WHAT TO PRODUCE = Quote exactly and only this range of lines in the data below: the line that holds "output logic [ID_W-1:0] grant_id" to the line that holds "idx = ID_W'((32'(ptr) + k) % N);", both included.

Saved entries =
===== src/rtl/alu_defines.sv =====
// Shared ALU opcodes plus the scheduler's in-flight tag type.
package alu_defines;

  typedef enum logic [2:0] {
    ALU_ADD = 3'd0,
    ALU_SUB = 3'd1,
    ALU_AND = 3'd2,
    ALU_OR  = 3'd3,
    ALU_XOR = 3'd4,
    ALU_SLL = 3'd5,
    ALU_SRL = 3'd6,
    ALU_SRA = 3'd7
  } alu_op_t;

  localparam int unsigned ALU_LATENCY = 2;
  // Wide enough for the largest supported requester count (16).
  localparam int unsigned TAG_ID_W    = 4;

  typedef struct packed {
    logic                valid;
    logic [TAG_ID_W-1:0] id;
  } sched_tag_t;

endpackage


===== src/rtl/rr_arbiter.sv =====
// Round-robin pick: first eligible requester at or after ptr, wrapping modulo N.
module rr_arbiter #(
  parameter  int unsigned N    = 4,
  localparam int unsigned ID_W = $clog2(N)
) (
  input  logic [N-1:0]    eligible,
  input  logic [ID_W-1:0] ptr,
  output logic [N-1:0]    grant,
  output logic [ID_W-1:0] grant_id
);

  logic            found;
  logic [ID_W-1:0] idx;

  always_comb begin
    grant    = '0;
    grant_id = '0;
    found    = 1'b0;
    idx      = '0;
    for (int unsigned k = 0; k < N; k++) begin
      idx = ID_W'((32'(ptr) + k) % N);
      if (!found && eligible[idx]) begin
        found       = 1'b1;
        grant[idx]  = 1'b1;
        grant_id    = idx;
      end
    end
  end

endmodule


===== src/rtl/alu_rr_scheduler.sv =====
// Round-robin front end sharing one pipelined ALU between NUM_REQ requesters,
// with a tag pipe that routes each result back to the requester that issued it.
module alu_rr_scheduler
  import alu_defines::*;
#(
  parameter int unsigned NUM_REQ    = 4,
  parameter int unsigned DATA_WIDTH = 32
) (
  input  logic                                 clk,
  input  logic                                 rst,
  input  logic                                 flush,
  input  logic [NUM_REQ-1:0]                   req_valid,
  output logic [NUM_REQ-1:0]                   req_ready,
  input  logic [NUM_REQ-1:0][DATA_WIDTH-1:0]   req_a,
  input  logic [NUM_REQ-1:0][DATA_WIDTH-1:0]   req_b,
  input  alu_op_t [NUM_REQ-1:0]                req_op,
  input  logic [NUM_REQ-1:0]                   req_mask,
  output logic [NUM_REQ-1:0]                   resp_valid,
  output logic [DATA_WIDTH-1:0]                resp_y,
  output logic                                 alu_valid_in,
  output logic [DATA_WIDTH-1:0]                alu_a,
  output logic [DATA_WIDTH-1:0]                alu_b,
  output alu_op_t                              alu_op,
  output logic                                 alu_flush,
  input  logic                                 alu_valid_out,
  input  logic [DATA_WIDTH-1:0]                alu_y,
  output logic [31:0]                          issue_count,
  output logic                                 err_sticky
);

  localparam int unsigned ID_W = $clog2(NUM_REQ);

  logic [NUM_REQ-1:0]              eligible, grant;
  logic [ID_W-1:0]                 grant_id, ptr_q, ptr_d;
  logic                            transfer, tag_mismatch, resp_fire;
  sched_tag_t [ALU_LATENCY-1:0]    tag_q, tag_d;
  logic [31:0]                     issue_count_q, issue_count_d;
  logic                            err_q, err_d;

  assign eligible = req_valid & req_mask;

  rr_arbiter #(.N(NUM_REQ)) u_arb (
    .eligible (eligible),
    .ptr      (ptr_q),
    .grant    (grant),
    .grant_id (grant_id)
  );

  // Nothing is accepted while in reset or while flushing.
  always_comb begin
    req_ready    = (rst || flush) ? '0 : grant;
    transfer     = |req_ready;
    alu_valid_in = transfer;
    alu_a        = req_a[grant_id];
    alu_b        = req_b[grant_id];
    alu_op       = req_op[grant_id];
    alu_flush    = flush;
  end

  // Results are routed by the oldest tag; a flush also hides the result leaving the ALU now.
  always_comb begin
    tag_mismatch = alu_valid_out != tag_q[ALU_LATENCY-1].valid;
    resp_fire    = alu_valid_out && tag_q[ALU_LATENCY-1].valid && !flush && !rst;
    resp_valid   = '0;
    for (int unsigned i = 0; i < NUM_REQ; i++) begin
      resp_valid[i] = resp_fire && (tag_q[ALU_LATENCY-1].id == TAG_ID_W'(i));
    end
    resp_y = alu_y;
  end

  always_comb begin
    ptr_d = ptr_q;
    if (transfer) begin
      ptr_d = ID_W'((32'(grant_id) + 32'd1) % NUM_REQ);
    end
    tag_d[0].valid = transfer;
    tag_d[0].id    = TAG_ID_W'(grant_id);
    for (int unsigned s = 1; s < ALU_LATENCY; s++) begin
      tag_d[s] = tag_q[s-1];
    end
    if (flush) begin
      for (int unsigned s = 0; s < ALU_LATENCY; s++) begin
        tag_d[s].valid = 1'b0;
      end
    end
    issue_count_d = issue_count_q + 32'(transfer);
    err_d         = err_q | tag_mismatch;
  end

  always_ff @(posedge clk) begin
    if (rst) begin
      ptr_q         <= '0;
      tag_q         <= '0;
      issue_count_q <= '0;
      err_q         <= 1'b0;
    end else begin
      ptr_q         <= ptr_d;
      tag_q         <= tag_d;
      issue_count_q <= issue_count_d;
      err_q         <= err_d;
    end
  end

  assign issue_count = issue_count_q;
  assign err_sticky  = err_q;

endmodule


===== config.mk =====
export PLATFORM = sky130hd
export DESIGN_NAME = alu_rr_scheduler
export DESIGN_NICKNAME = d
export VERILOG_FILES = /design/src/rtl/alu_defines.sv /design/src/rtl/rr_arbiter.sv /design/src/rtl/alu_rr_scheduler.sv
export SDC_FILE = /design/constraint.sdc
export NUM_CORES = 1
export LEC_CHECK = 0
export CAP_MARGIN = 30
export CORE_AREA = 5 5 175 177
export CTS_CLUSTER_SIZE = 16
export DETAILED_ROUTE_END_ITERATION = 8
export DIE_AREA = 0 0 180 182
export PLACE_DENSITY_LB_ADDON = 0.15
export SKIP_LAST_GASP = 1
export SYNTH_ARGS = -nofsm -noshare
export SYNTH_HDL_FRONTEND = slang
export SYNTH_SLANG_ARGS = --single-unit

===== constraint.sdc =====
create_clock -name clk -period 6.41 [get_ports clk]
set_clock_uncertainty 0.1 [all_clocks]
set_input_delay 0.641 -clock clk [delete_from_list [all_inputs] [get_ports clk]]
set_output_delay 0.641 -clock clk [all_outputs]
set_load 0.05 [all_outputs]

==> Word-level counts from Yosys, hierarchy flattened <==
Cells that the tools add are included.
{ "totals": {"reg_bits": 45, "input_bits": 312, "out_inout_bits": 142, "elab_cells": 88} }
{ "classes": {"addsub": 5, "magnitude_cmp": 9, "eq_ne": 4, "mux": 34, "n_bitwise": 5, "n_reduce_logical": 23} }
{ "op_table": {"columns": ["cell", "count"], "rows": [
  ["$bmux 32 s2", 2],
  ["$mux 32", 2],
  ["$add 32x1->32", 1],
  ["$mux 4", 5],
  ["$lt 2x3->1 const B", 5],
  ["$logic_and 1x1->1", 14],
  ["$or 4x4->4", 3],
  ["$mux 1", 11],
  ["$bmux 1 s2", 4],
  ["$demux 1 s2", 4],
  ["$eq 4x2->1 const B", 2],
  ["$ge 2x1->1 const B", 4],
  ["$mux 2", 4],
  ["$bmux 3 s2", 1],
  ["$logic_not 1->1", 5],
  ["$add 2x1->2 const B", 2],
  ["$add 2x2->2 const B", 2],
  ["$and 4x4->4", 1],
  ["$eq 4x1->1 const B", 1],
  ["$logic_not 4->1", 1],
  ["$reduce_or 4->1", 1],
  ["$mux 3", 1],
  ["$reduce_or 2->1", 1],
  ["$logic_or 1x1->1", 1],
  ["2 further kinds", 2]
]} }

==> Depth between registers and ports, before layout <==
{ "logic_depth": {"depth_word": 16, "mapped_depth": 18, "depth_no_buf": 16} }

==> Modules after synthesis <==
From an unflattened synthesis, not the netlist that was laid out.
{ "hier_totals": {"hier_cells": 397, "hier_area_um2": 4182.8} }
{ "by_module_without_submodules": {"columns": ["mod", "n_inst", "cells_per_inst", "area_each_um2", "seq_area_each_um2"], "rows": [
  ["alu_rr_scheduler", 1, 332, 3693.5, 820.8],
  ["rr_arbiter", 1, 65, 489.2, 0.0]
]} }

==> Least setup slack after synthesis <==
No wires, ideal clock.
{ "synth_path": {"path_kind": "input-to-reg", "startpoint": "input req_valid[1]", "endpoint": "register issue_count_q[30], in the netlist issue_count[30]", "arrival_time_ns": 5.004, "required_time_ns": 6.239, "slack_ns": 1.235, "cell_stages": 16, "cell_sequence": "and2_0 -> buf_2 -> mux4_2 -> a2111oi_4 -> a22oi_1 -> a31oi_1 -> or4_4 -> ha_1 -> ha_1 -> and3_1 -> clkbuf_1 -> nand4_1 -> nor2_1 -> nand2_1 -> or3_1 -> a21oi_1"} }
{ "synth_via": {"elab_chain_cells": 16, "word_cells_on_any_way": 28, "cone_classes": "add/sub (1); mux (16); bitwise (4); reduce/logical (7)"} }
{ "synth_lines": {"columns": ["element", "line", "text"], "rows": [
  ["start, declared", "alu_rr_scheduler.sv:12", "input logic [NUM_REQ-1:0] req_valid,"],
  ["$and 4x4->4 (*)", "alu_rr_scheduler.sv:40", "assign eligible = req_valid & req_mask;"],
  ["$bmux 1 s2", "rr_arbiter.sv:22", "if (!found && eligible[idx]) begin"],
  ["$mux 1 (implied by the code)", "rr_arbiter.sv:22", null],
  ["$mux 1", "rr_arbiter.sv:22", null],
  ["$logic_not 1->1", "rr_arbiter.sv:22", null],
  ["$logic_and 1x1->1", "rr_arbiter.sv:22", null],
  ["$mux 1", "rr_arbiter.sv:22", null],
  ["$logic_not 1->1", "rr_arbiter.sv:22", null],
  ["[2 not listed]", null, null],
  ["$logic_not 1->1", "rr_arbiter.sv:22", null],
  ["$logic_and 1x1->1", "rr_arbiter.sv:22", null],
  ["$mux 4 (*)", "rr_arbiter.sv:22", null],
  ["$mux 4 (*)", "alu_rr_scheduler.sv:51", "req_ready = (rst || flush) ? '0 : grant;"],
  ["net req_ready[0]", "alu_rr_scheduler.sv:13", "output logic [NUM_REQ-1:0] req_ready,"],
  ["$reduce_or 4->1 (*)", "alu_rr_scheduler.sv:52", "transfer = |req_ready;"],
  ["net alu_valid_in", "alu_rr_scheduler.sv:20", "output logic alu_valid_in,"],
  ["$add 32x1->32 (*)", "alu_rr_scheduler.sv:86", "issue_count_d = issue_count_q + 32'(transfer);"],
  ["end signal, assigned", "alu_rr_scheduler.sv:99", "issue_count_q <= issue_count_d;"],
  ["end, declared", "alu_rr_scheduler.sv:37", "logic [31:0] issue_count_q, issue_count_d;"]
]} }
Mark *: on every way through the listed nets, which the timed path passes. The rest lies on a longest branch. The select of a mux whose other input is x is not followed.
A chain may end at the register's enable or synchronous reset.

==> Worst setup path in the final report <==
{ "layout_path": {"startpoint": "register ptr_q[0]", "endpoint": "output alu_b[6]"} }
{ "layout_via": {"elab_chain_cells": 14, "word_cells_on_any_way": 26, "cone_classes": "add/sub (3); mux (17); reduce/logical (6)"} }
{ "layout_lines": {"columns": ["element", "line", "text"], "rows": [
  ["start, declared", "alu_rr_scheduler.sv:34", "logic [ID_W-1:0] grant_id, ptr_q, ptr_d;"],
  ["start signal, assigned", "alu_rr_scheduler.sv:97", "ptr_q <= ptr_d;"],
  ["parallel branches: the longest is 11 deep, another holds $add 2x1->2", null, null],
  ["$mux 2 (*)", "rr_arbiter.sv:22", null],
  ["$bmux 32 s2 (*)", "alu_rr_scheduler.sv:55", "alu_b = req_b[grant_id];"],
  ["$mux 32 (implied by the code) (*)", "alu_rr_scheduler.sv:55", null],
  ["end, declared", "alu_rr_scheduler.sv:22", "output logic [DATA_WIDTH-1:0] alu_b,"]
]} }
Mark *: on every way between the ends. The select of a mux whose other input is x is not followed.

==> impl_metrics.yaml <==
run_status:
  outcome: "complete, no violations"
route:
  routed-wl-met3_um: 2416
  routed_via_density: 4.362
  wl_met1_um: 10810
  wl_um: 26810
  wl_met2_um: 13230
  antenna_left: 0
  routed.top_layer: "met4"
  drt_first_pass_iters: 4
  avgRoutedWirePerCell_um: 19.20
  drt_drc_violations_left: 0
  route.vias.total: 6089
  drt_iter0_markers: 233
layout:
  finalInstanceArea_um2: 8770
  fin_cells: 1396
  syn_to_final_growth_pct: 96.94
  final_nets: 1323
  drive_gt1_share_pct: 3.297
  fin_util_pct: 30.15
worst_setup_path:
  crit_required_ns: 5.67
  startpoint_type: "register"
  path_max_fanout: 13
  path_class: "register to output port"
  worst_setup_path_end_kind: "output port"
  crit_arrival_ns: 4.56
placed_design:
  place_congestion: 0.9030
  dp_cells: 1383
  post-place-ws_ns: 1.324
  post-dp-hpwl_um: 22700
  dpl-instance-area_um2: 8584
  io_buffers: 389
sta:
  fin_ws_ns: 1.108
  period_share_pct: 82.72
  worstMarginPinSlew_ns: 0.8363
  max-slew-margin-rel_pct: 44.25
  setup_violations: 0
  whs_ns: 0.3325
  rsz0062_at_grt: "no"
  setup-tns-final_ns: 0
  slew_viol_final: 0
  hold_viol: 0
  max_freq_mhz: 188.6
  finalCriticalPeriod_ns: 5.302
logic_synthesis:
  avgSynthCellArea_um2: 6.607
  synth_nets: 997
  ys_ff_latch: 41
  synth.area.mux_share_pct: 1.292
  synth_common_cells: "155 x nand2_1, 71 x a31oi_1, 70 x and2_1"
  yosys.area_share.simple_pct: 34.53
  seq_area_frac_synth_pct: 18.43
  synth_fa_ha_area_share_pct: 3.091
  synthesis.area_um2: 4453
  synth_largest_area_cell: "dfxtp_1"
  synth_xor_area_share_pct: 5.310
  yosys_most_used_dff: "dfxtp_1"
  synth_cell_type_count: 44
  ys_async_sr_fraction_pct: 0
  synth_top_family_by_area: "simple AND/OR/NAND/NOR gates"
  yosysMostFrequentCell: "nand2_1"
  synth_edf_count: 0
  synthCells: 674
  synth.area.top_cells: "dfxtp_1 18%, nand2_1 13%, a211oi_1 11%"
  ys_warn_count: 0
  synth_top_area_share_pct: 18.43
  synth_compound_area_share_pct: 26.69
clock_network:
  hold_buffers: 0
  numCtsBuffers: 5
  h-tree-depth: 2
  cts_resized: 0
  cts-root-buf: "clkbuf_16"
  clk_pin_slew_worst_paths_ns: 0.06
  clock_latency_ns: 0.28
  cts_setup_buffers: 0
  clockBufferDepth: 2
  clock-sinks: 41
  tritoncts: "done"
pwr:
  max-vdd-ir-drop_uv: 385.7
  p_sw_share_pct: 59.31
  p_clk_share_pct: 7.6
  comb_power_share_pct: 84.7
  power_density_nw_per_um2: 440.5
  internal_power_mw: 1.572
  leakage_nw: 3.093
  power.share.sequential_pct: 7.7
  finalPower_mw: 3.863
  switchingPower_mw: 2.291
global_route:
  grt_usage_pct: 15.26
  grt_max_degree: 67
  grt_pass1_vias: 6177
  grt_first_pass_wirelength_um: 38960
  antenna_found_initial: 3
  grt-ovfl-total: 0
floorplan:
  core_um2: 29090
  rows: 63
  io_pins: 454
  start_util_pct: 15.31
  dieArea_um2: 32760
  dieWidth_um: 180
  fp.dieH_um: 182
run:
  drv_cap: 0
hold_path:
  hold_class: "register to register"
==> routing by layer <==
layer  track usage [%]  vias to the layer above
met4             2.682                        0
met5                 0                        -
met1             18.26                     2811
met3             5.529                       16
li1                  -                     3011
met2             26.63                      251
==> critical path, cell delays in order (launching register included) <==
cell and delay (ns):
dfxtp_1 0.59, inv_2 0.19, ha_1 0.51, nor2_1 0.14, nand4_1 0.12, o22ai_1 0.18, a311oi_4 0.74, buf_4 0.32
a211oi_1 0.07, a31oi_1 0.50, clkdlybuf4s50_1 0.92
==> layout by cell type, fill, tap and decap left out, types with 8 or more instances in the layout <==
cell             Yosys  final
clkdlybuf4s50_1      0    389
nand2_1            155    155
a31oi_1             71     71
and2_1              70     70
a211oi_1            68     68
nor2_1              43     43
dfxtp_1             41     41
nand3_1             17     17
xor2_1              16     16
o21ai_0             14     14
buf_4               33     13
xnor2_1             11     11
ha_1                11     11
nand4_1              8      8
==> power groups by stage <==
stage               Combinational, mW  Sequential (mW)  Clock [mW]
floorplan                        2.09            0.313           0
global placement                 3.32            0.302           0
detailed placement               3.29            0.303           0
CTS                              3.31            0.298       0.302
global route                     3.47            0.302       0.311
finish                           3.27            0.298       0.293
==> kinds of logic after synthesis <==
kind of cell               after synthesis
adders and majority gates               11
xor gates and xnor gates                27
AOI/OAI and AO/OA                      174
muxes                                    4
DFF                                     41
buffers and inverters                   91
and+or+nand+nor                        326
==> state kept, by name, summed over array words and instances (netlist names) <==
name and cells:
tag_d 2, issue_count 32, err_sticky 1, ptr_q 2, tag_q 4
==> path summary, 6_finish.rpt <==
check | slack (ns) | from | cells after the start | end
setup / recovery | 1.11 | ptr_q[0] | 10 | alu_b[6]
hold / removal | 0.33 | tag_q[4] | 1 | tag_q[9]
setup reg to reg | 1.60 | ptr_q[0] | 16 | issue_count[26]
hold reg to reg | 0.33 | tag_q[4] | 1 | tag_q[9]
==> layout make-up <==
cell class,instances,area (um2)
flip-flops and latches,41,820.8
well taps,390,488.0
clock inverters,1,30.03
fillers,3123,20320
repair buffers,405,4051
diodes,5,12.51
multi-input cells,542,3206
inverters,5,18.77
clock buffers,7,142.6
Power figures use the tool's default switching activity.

TASK RESPONSE =
  output logic [ID_W-1:0] grant_id
);

  logic            found;
  logic [ID_W-1:0] idx;

  always_comb begin
    grant    = '0;
    grant_id = '0;
    found    = 1'b0;
    idx      = '0;
    for (int unsigned k = 0; k < N; k++) begin
      idx = ID_W'((32'(ptr) + k) % N);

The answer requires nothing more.